▶ EXERCISE GOAL
Each line of the data that includes "network" must be copied.

▶ INPUT RECORDS
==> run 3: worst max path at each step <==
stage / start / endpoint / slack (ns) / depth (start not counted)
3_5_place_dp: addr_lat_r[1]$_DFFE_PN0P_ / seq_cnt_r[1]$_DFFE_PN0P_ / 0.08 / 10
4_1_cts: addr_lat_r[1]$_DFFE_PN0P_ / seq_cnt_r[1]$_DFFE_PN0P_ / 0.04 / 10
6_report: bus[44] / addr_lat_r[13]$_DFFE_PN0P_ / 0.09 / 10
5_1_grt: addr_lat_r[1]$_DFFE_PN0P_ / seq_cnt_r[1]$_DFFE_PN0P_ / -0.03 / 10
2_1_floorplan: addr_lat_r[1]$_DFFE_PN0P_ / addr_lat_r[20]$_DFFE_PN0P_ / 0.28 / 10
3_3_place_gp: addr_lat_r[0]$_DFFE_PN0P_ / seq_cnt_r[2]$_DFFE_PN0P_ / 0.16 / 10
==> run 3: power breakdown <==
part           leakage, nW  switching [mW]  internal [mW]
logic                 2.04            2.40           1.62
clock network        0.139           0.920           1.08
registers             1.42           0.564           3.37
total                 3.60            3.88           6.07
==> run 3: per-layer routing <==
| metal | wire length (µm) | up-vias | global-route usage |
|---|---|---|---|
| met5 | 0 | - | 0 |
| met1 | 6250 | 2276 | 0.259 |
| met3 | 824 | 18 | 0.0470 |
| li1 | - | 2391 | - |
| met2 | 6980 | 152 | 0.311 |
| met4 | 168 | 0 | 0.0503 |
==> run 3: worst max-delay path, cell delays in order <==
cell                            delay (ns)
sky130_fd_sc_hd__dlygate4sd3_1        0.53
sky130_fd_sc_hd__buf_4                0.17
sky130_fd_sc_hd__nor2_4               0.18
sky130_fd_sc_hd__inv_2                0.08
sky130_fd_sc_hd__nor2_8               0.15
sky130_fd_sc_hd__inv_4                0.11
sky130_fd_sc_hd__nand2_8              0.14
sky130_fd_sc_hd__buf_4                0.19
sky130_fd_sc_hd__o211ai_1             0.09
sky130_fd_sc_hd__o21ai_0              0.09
`config.mk`:
```
export PLATFORM = sky130hd
export DESIGN_NAME = pcia_core
export DESIGN_NICKNAME = d
export VERILOG_FILES = /design/src/core/pcia_core.v
export VERILOG_INCLUDE_DIRS = /design/src /design/src/core
export SDC_FILE = /design/constraint.sdc
export NUM_CORES = 2
export LEC_CHECK = 0
export BUFFER_PORTS_ARGS = -buffer_cell sky130_fd_sc_hd__buf_2
export CAP_MARGIN = 20
export CORE_ASPECT_RATIO = 0.9
export CORE_MARGIN = 5
export CORE_UTILIZATION = 39
export DETAILED_ROUTE_END_ITERATION = 7
export GPL_TIMING_DRIVEN = 0
export PLACE_DENSITY_LB_ADDON = 0.3
export REMOVE_ABC_BUFFERS = 1
export SETUP_SLACK_MARGIN = 0.02
export SLEW_MARGIN = 10
export SYNTH_ARGS = -nofsm -noshare
export SYNTH_HDL_FRONTEND = slang
export SYNTH_SLANG_ARGS = --single-unit
```
`constraint.sdc`:
```
create_clock -name clk_i -period 10.5 [get_ports clk_i]
set_input_delay 2.1 -clock clk_i [delete_from_list [all_inputs] [get_ports clk_i]]
set_output_delay 2.1 -clock clk_i [all_outputs]
set_load 0.01 [all_outputs]
```
`src/core/pcia_map.vh`:
```
// Purpose: address map, fields and constants of the payload control block
// Assumes: 11-bit register address, 8-bit data
// Notes:   included by pcia_core.v only
`ifndef PCIA_MAP_VH
`define PCIA_MAP_VH
// ==========================================================
// register offsets
`define PCIA_BACKPLANE_RX_CONFIG     11'h00F
`define PCIA_TX_PAYLOAD_BLOCK_CTRL   11'h030
`define PCIA_TX_PAYLOAD_BLOCK_STAT   11'h031
`define PCIA_SIG_BUFFER_CTRL         11'h040
`define PCIA_SIG_BUFFER_STAT         11'h041
`define PCIA_RX_PAYLOAD_BLOCK_CTRL   11'h050
`define PCIA_RX_PAYLOAD_BLOCK_STAT   11'h051
`define PCIA_PATTERN_DET_STATUS      11'h061
`define PCIA_PATTERN_ERROR_INSERT    11'h064
`define PCIA_PATTERN_ERROR_COUNT_0   11'h06C
`define PCIA_PATTERN_ERROR_COUNT_1   11'h06D
`define PCIA_PATTERN_ERROR_COUNT_2   11'h06E
`define PCIA_PATTERN_ERROR_COUNT_3   11'h06F
`define PCIA_TX_PAYLOAD_IND_ADDR     11'h0B2
`define PCIA_TX_PAYLOAD_IND_DATA     11'h0B3
`define PCIA_RX_PAYLOAD_IND_ADDR     11'h0D2
`define PCIA_RX_PAYLOAD_IND_DATA     11'h0D3
`define PCIA_GLOBAL_MODE             11'h400
// ==========================================================
// field positions
`define PCIA_BLOCK_ENABLE_BIT        0
`define PCIA_BUSY_BIT                7
`define PCIA_SYNC_FLAG_BIT           4
`define PCIA_BIT_ERROR_FLAG_BIT      2
`define PCIA_BACKPLANE_SEL_BIT       2
`define PCIA_STANDARD_SELECT_BIT     0
`define PCIA_TEST_ROUTE_BIT          3
`define PCIA_INSERT_ARM_BIT          3
`define PCIA_IND_READ_BIT            7
// ==========================================================
// values and reset values
`define PCIA_ZERO_BYTE               8'h00
`define PCIA_LATCH_VALUE             8'h00
`define PCIA_CHAN_LSB                0
`define PCIA_CHAN_MSB                6
`define PCIA_PRBS_SEED               15'h7FFF
`define PCIA_ERR_CNT_ZERO            32'h0000_0000
`endif

```
`src/core/pcia_core.v`:
```
// Purpose: indirect payload control memories and pattern gen/detector
// Assumes: synchronous microprocessor strobes, active low
// Notes:   one register clock, registered read data
`timescale 1ns/10ps
`default_nettype none
`include "pcia_map.vh"

// What this block does
// - blocks work only while enable bit set
// - busy flag b7 shows pending indirect transfer
// - data 08H then address sets test routing
// - transmit memory has own data/address pair
// - synced when second status read shows sync
// - 08H then 00H injects one bit error
// - writing 00H latches error count into four
// - backplane select routes pattern over backplane
// - standard select picks E1 or T1 set
module pcia_core #(
    parameter XFER_CYCLES = 4,
    parameter PAT_DIV     = 10,
    parameter SYNC_RUN    = 32,
    parameter NUM_CHAN    = 24
) (
    input  wire                clk_i,
    input  wire                rst_i,
    input  wire                cs_n_i,
    input  wire                wr_n_i,
    input  wire                rd_n_i,
    input  wire [10:0]         addr_i,
    input  wire [7:0]          wdata_i,
    output reg  [7:0]          rdata_o,
    output reg                 data_oe_o,
    input  wire                pat_line_i,
    input  wire                pat_bp_i,
    output reg                 pat_line_o,
    output reg                 pat_bp_o,
    output reg  [NUM_CHAN-1:0] rx_test_route_o,
    output reg  [NUM_CHAN-1:0] tx_test_route_o,
    output reg                 pattern_synced_o
);

// ==========================================================
// bus strobes
reg         wr_n_q;
reg         rd_n_q;
reg         standard_select;
wire        wr_edge = !cs_n_i && !wr_n_i && wr_n_q;
wire        rd_edge = !cs_n_i && !rd_n_i && rd_n_q;
wire        rd_act  = !cs_n_i && !rd_n_i;
// framer registers reachable only in the T1/J1 set
wire        t1_set  = standard_select;
wire        wr_t1   = wr_edge && t1_set;

function hit;
    input [10:0] a;
    input [10:0] target;
    begin
        hit = (a == target);
    end
endfunction

// ==========================================================
// control registers
reg  [7:0]  backplane_rx_config;
reg  [7:0]  tx_payload_block_control;
reg  [7:0]  signalling_buffer_control;
reg  [7:0]  rx_payload_block_control;
reg  [7:0]  pattern_error_insert;
reg  [7:0]  tx_ind_addr;
reg  [7:0]  rx_ind_addr;
reg  [7:0]  tx_ind_data;
reg  [7:0]  rx_ind_data;
wire        tx_en = tx_payload_block_control[`PCIA_BLOCK_ENABLE_BIT];
wire        rx_en = rx_payload_block_control[`PCIA_BLOCK_ENABLE_BIT];
wire        bp_sel = backplane_rx_config[`PCIA_BACKPLANE_SEL_BIT];

always @(posedge clk_i or posedge rst_i)
begin
    if (rst_i)
    begin
        wr_n_q                    <= 1'b1;
        rd_n_q                    <= 1'b1;
        standard_select           <= 1'b0;
        backplane_rx_config       <= `PCIA_ZERO_BYTE;
        tx_payload_block_control  <= `PCIA_ZERO_BYTE;
        signalling_buffer_control <= `PCIA_ZERO_BYTE;
        rx_payload_block_control  <= `PCIA_ZERO_BYTE;
        pattern_error_insert      <= `PCIA_ZERO_BYTE;
    end
    else
    begin
        wr_n_q <= cs_n_i | wr_n_i;
        rd_n_q <= cs_n_i | rd_n_i;
        if (wr_edge && hit(addr_i, `PCIA_GLOBAL_MODE))
            standard_select <= wdata_i[`PCIA_STANDARD_SELECT_BIT];
        if (wr_t1 && hit(addr_i, `PCIA_BACKPLANE_RX_CONFIG))
            backplane_rx_config <= wdata_i;
        if (wr_t1 && hit(addr_i, `PCIA_TX_PAYLOAD_BLOCK_CTRL))
            tx_payload_block_control <= wdata_i;
        if (wr_t1 && hit(addr_i, `PCIA_SIG_BUFFER_CTRL))
            signalling_buffer_control <= wdata_i;
        if (wr_t1 && hit(addr_i, `PCIA_RX_PAYLOAD_BLOCK_CTRL))
            rx_payload_block_control <= wdata_i;
        if (wr_t1 && hit(addr_i, `PCIA_PATTERN_ERROR_INSERT))
            pattern_error_insert <= wdata_i;
    end
end

// ==========================================================
// indirect payload memories
reg  [7:0]  tx_mem [0:127];
reg  [7:0]  rx_mem [0:127];
reg  [7:0]  tx_busy_cnt;
reg  [7:0]  rx_busy_cnt;
wire        tx_busy = (tx_busy_cnt != 8'h00);
wire        rx_busy = (rx_busy_cnt != 8'h00);
wire        tx_done = (tx_busy_cnt == 8'h01);
wire        rx_done = (rx_busy_cnt == 8'h01);
wire [6:0]  tx_chan = tx_ind_addr[`PCIA_CHAN_MSB:`PCIA_CHAN_LSB];
wire [6:0]  rx_chan = rx_ind_addr[`PCIA_CHAN_MSB:`PCIA_CHAN_LSB];
wire        tx_start = wr_t1 && tx_en && !tx_busy &&
                       hit(addr_i, `PCIA_TX_PAYLOAD_IND_ADDR);
wire        rx_start = wr_t1 && rx_en && !rx_busy &&
                       hit(addr_i, `PCIA_RX_PAYLOAD_IND_ADDR);

always @(posedge clk_i or posedge rst_i)
begin
    if (rst_i)
    begin
        tx_busy_cnt <= 8'h00;
        rx_busy_cnt <= 8'h00;
        tx_ind_addr <= `PCIA_ZERO_BYTE;
        rx_ind_addr <= `PCIA_ZERO_BYTE;
        tx_ind_data <= `PCIA_ZERO_BYTE;
        rx_ind_data <= `PCIA_ZERO_BYTE;
    end
    else
    begin
        // transmit side, own register pair
        if (tx_start)
        begin
            tx_ind_addr <= wdata_i;
            tx_busy_cnt <= XFER_CYCLES[7:0];
        end
        else if (tx_busy)
            tx_busy_cnt <= tx_busy_cnt - 8'h01;
        if (wr_t1 && tx_en && !tx_busy &&
            hit(addr_i, `PCIA_TX_PAYLOAD_IND_DATA))
            tx_ind_data <= wdata_i;
        else if (tx_done && tx_ind_addr[`PCIA_IND_READ_BIT])
            tx_ind_data <= tx_mem[tx_chan];
        // receive side
        if (rx_start)
        begin
            rx_ind_addr <= wdata_i;
            rx_busy_cnt <= XFER_CYCLES[7:0];
        end
        else if (rx_busy)
            rx_busy_cnt <= rx_busy_cnt - 8'h01;
        if (wr_t1 && rx_en && !rx_busy &&
            hit(addr_i, `PCIA_RX_PAYLOAD_IND_DATA))
            rx_ind_data <= wdata_i;
        else if (rx_done && rx_ind_addr[`PCIA_IND_READ_BIT])
            rx_ind_data <= rx_mem[rx_chan];
    end
end

// memory arrays carry no reset; software initialises them
always @(posedge clk_i)
begin
    if (tx_done && !tx_ind_addr[`PCIA_IND_READ_BIT])
        tx_mem[tx_chan] <= tx_ind_data;
    if (rx_done && !rx_ind_addr[`PCIA_IND_READ_BIT])
        rx_mem[rx_chan] <= rx_ind_data;
end

// ==========================================================
// test routing per channel, channel n lives at route bit n-1
reg  [NUM_CHAN-1:0] rx_route_bits;
reg  [NUM_CHAN-1:0] tx_route_bits;
genvar gi;
generate
    for (gi = 0; gi < NUM_CHAN; gi = gi + 1)
    begin : g_route
        always @(posedge clk_i or posedge rst_i)
        begin
            if (rst_i)
            begin
                rx_route_bits[gi] <= 1'b0;
                tx_route_bits[gi] <= 1'b0;
            end
            else
            begin
                if (rx_done && !rx_ind_addr[`PCIA_IND_READ_BIT] &&
                    rx_chan == gi + 1)
                    rx_route_bits[gi] <=
                        rx_ind_data[`PCIA_TEST_ROUTE_BIT];
                if (tx_done && !tx_ind_addr[`PCIA_IND_READ_BIT] &&
                    tx_chan == gi + 1)
                    tx_route_bits[gi] <=
                        tx_ind_data[`PCIA_TEST_ROUTE_BIT];
            end
        end
    end
endgenerate

// ==========================================================
// pattern generator with error insertion
reg  [7:0]  div_cnt;
reg         pat_tick;
reg  [14:0] gen_lfsr;
reg         err_pending;
wire        gen_bit = gen_lfsr[14] ^ gen_lfsr[13];
wire        ins_wr  = wr_t1 && hit(addr_i, `PCIA_PATTERN_ERROR_INSERT);
// armed by 08H, fires on the following 00H write
wire        ins_fire = ins_wr && (wdata_i == `PCIA_ZERO_BYTE) &&
                       pattern_error_insert[`PCIA_INSERT_ARM_BIT];

always @(posedge clk_i or posedge rst_i)
begin
    if (rst_i)
    begin
        div_cnt     <= 8'h00;
        pat_tick    <= 1'b0;
        gen_lfsr    <= `PCIA_PRBS_SEED;
        err_pending <= 1'b0;
        pat_line_o  <= 1'b0;
        pat_bp_o    <= 1'b0;
    end
    else
    begin
        pat_tick <= (div_cnt == PAT_DIV[7:0] - 8'h01);
        if (div_cnt == PAT_DIV[7:0] - 8'h01)
            div_cnt <= 8'h00;
        else
            div_cnt <= div_cnt + 8'h01;
        if (ins_fire)
            err_pending <= 1'b1;
        else if (pat_tick)
            err_pending <= 1'b0;
        if (pat_tick)
        begin
            gen_lfsr <= {gen_lfsr[13:0], gen_bit};
            pat_line_o <= bp_sel ? 1'b0 : gen_bit ^ err_pending;
            pat_bp_o   <= bp_sel ? gen_bit ^ err_pending : 1'b0;
        end
    end
end

// ==========================================================
// pattern detector
reg  [14:0] det_sr;
reg  [7:0]  match_run;
reg         sync_flag;
reg         bit_error_flag;
reg  [31:0] err_accum;
reg  [31:0] err_latched;
reg         status_read_twice;
wire        det_in   = bp_sel ? pat_bp_i : pat_line_i;
wire        det_miss = pat_tick && (det_in != (det_sr[14] ^ det_sr[13]));
wire        stat_rd  = rd_edge && t1_set &&
                       hit(addr_i, `PCIA_PATTERN_DET_STATUS);
wire        latch_wr = wr_t1 && hit(addr_i, `PCIA_PATTERN_ERROR_COUNT_0)
                       && (wdata_i == `PCIA_LATCH_VALUE);

always @(posedge clk_i or posedge rst_i)
begin
    if (rst_i)
    begin
        det_sr            <= `PCIA_PRBS_SEED;
        match_run         <= 8'h00;
        sync_flag         <= 1'b0;
        bit_error_flag    <= 1'b0;
        err_accum         <= `PCIA_ERR_CNT_ZERO;
        err_latched       <= `PCIA_ERR_CNT_ZERO;
        status_read_twice <= 1'b0;
        pattern_synced_o  <= 1'b0;
    end
    else
    begin
        if (pat_tick)
            det_sr <= {det_sr[13:0], det_in};
        if (det_miss)
            match_run <= 8'h00;
        else if (pat_tick && match_run != SYNC_RUN[7:0])
            match_run <= match_run + 8'h01;
        if (det_miss)
            sync_flag <= 1'b0;
        else if (match_run == SYNC_RUN[7:0])
            sync_flag <= 1'b1;
        // error flag clears on status read, a new miss wins
        if (det_miss)
            bit_error_flag <= 1'b1;
        else if (stat_rd)
            bit_error_flag <= 1'b0;
        if (latch_wr)
        begin
            err_latched <= err_accum;
            err_accum   <= det_miss ? 32'h0000_0001 : `PCIA_ERR_CNT_ZERO;
        end
        else if (det_miss && sync_flag)
            err_accum <= err_accum + 32'h0000_0001;
        if (stat_rd)
        begin
            status_read_twice <= !status_read_twice;
            if (status_read_twice)
                pattern_synced_o <= sync_flag && !bit_error_flag;
        end
    end
end

// ==========================================================
// read mux
reg  [7:0]  next_rdata;
always @*
begin
    next_rdata = `PCIA_ZERO_BYTE;
    if (hit(addr_i, `PCIA_GLOBAL_MODE))
        next_rdata = {7'h00, standard_select};
    else if (t1_set)
    begin
        case (addr_i)
            `PCIA_BACKPLANE_RX_CONFIG:   next_rdata = backplane_rx_config;
            `PCIA_TX_PAYLOAD_BLOCK_CTRL:
                next_rdata = tx_payload_block_control;
            `PCIA_TX_PAYLOAD_BLOCK_STAT: next_rdata = {tx_busy, 7'h00};
            `PCIA_SIG_BUFFER_CTRL:       next_rdata = signalling_buffer_control;
            `PCIA_SIG_BUFFER_STAT:       next_rdata = 8'h00;
            `PCIA_RX_PAYLOAD_BLOCK_CTRL:
                next_rdata = rx_payload_block_control;
            `PCIA_RX_PAYLOAD_BLOCK_STAT: next_rdata = {rx_busy, 7'h00};
            `PCIA_PATTERN_DET_STATUS:
                next_rdata = {3'h0, sync_flag, 1'b0, bit_error_flag, 2'h0};
            `PCIA_PATTERN_ERROR_INSERT:  next_rdata = pattern_error_insert;
            `PCIA_PATTERN_ERROR_COUNT_0: next_rdata = err_latched[7:0];
            `PCIA_PATTERN_ERROR_COUNT_1: next_rdata = err_latched[15:8];
            `PCIA_PATTERN_ERROR_COUNT_2: next_rdata = err_latched[23:16];
            `PCIA_PATTERN_ERROR_COUNT_3: next_rdata = err_latched[31:24];
            `PCIA_TX_PAYLOAD_IND_ADDR:   next_rdata = tx_ind_addr;
            `PCIA_TX_PAYLOAD_IND_DATA:   next_rdata = tx_ind_data;
            `PCIA_RX_PAYLOAD_IND_ADDR:   next_rdata = rx_ind_addr;
            `PCIA_RX_PAYLOAD_IND_DATA:   next_rdata = rx_ind_data;
            default:                     next_rdata = `PCIA_ZERO_BYTE;
        endcase
    end
end

always @(posedge clk_i or posedge rst_i)
begin
    if (rst_i)
    begin
        rdata_o         <= `PCIA_ZERO_BYTE;
        data_oe_o       <= 1'b0;
        rx_test_route_o <= {NUM_CHAN{1'b0}};
        tx_test_route_o <= {NUM_CHAN{1'b0}};
    end
    else
    begin
        rdata_o         <= rd_act ? next_rdata : `PCIA_ZERO_BYTE;
        data_oe_o       <= rd_act;
        rx_test_route_o <= rx_en ? rx_route_bits : {NUM_CHAN{1'b0}};
        tx_test_route_o <= tx_en ? tx_route_bits : {NUM_CHAN{1'b0}};
    end
end

endmodule
`default_nettype wire

```
==> impl_results.md <==
- Die Wd: 525.7 um
- Layout cells sized above 1: 24.56%
- First-pass GRT wire length: 336,900 um
- Final wirelength: 228,900 um
- Hold path endpoint: err_latched[11]$_DFFE_PP0P_
- Clock-pin slew on the worst setup and hold paths: 0.06 ns
- Min Hold Slack: 0.4700 ns
- Most frequent cells in the layout: edfxtp_1, mux4_2, nor2_1
- Setup CP Type: in2reg
- Worst hold path cell count: 2
- Synth Register Bits: 2,362
- Fraction of registers with async set/reset: 13.29%
- Global routing met3 resource utilization: 3.562%
- TritonCTS buffer count: 231
- Starting Density: 39.18%
- Post-CTS Hold Buffers: 0
- Iteration-0 DRC Markers: 5,408
- Synth Instances: 4,990
- Post-route clock period utilization: 45.72%
- PortBufs: 85
- Switching power share of the total: 20.00%
- CP Capture Type: register
- Synth cell types: 86
- Final Hold Vio Count: 0
- Root cell of the clock tree: clkbuf_16
- GRT busiest layer: met2
- TritonCTS clock tree: yes
- Setup violators final: 0
- Skew final: 0.09029 ns
- FF-to-FF setup slack: 5.92 ns
- R2r endpoint: rx_route_bits[0]$_DFFE_PP0P_
- Post-cts resize count: 0
- Rel. slew slack: 19.49%
- DIE AREA: 249,200 um2
- Arrival time worst endpoint: 5.56 ns
- Synthesized area: 93,350 um2
- DIE HEIGHT: 474.1 um
- Final nets: 5,160
- Setup TNS: 0 ns
- Synth-to-Final Area Change: 14.04%
- Warnings from Yosys: 0
- Net Sw Power: 0.003708 W
- CP startpoint kind: input port
- Combinational share of power: 0.4%
- Num rows: 170
- Max-cap violations: 0
- Sequential power share: 54.3%
- Clk Latency, worst-skew pair: 0.89 ns
- PD cells: 174.1 nW/um2
- Min cycle time layout: 4.801 ns
- Met1 GRT Util: 26.57%
- # DRC: 0
- Worst-case clock buffer depth: 3
- Worst Hold Class: reg2reg
- Crit Path Max Fanout: 20
- Final Util: 44.68%
- Primary FF master, synth: edfxtp_1
- Post-DP HPWL: 142,200 um
- Worst slew pin tran: 1.203 ns
- Vias in the first global route: 48,260
- Slew Viols, Final: 0
- Largest net degree at the start of global routing: 108
- Gpl congestion: 0.7900
- Post-synth EDFFs: 2,048
- Peak supply drop: 240.7 uV
- Worst R2R Start: rx_ind_addr[1]$_DFFE_PP0P_
- Register-to-Register Path Depth: 10
- Drt wl/cell: 26.89 um
- Synthesized area per cell: 18.71 um2
- Fmax: 208.3 MHz
- Hold path start: err_latched[11]$_DFFE_PP0P_
- H-tree lvl count: 4
- CP required: 11.26 ns
- Unrepaired setup endpoints after global routing: false
- ANT nets after route: 0
- Initial antenna violation count: 14
- Via/cell ratio: 5.625
- Vias: 47,880
- Outcome: finished clean
- Post-CTS Setup Repair Bufs: 0
- Core area: 238,200 um2
- Grt ovf: 0
- Top-Level Pins: 86
- Met2 GRT Util: 27.96%
- Drt pass-1 iters: 6
- Number of clock sinks: 2,362
- Most common cell after layout, fill and taps aside: edfxtp_1
- All-Layer GR Usage: 18.07%
- Clock network power share: 45.3%
- Leakage power: 39.96 nW
- Post-synthesis sequential area ratio: 74.34%
- Int Power: 0.01483 W
## registers in the layout, summed over array words and instances, names as in the netlist, 15 cells and up
register / count
rx_mem: 1024
rx_test_route_o: 24
tx_test_route_o: 24
tx_mem: 1024
err_accum: 32
err_latched: 32
tx_route_bits: 24
det_sr: 15
gen_lfsr: 15
rx_route_bits: 24
## synth_stat cells, types with 10 or more instances
cell type	n	share of area (%)
a22oi_1	32	0.26
xor2_1	18	0.17
and3_1	20	0.13
a31oi_1	22	0.15
nand2_1	271	1.1
nand4_1	14	0.094
o22ai_1	42	0.28
edfxtp_1	2048	66
nand3b_1	10	0.080
nand3_1	56	0.30
a22o_1	13	0.12
dfstp_2	32	0.90
a211oi_1	24	0.19
inv_1	26	0.10
mux4_2	440	11
or3_1	16	0.11
o21ai_0	53	0.28
a2111oi_0	18	0.17
a21oi_1	79	0.42
or2_2	10	0.067
o221ai_1	19	0.18
a221o_1	17	0.18
buf_4	33	0.27
o21ai_1	10	0.054
buf_2	92	0.49
a221oi_1	41	0.38
xnor2_1	31	0.29
and2_1	62	0.42
nor3_1	34	0.18
ha_1	11	0.15
dfrtp_1	282	7.6
mux2i_1	211	2.3
nor2_1	366	1.5
nor4_1	16	0.11
nand2b_1	15	0.10
nor2b_1	19	0.13
mux2_2	205	2.5
clkbuf_1	132	0.53
a32oi_1	13	0.12
buf_1	23	0.092
## layer usage
| layer | part of all wire (%) | routed length (um) | vias to the layer above |
|---|---|---|---|
| met3 | 7.3 | 16760 | 330 |
| met2 | 47 | 106600 | 1746 |
| met5 | 0.010 | 23 | - |
| met1 | 44 | 100700 | 25510 |
| li1 | - | - | 20300 |
| met4 | 2.1 | 4802 | 4 |
## final cells by class
| class | count | area, um2 |
|---|---|---|
| Clock buffer | 286 | 6187 |
| Tap cell | 3182 | 3981 |
| Sequential cell | 2362 | 69490 |
| Inverter | 27 | 116.4 |
| Fill cell | 20470 | 131800 |
| Multi-Input combinational cell | 2317 | 22600 |
| Clock inverter | 153 | 1607 |
| Antenna cell | 2 | 5.005 |
| Timing Repair Buffer | 184 | 2462 |
## critical path, cell delays in order
cell,delay (ns)
buf_2,0.11
or4b_1,0.74
nor4_2,0.67
buf_4,0.31
and3_1,0.75
nor4_1,0.25
a21oi_1,0.51
o21ai_1,0.10
## power by group through the flow
stage,clock network (W),logic [W],registers (W)
after global routing,0.00897,0.0000750,0.0101
after detailed placement,0,0.0000690,0.0103
final,0.00840,0.0000663,0.0101
after floorplan,0,0.0000309,0.0103
after CTS,0.00856,0.0000692,0.0101
after global placement,0,0.0000628,0.0103
## worst max-delay path by stage
stage / slack [ns] / from / endpoint
after floorplan: -1.27 / rx_ind_addr[1]$_DFFE_PP0P_ / rx_route_bits[17]$_DFFE_PP0P_
after global placement: -10.34 / rx_ind_addr[1]$_DFFE_PP0P_ / rx_route_bits[1]$_DFFE_PP0P_
after detailed placement: 4.92 / addr_i[9] / rx_ind_data[4]$_DFFE_PP0P_
after CTS: 5.83 / rx_ind_addr[1]$_DFFE_PP0P_ / rx_route_bits[0]$_DFFE_PP0P_
after global routing: 5.65 / addr_i[9] / rx_ind_data[4]$_DFFE_PP0P_
final: 5.70 / addr_i[9] / rx_ind_data[4]$_DFFE_PP0P_
## metrics by stage
| stage | total power, W | instance area, um2 | cells | setup slack [ns] |
|---|---|---|---|---|
| after floorplan | 0.01030 | 92020 | 4706 | -1.275 |
| after global placement | 0.01033 | 96420 | 7973 | -10.34 |
| after detailed placement | 0.01034 | 98610 | 8067 | 4.924 |
| after CTS | 0.01870 | 106400 | 8506 | 5.827 |
| after global routing | 0.01911 | 106500 | 8512 | 5.651 |
| final | 0.01854 | 106500 | 8513 | 5.699 |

▶ SOLUTION FOR THIS PROBLEM
clock network        0.139           0.920           1.08
- Clock network power share: 45.3%
stage,clock network (W),logic [W],registers (W)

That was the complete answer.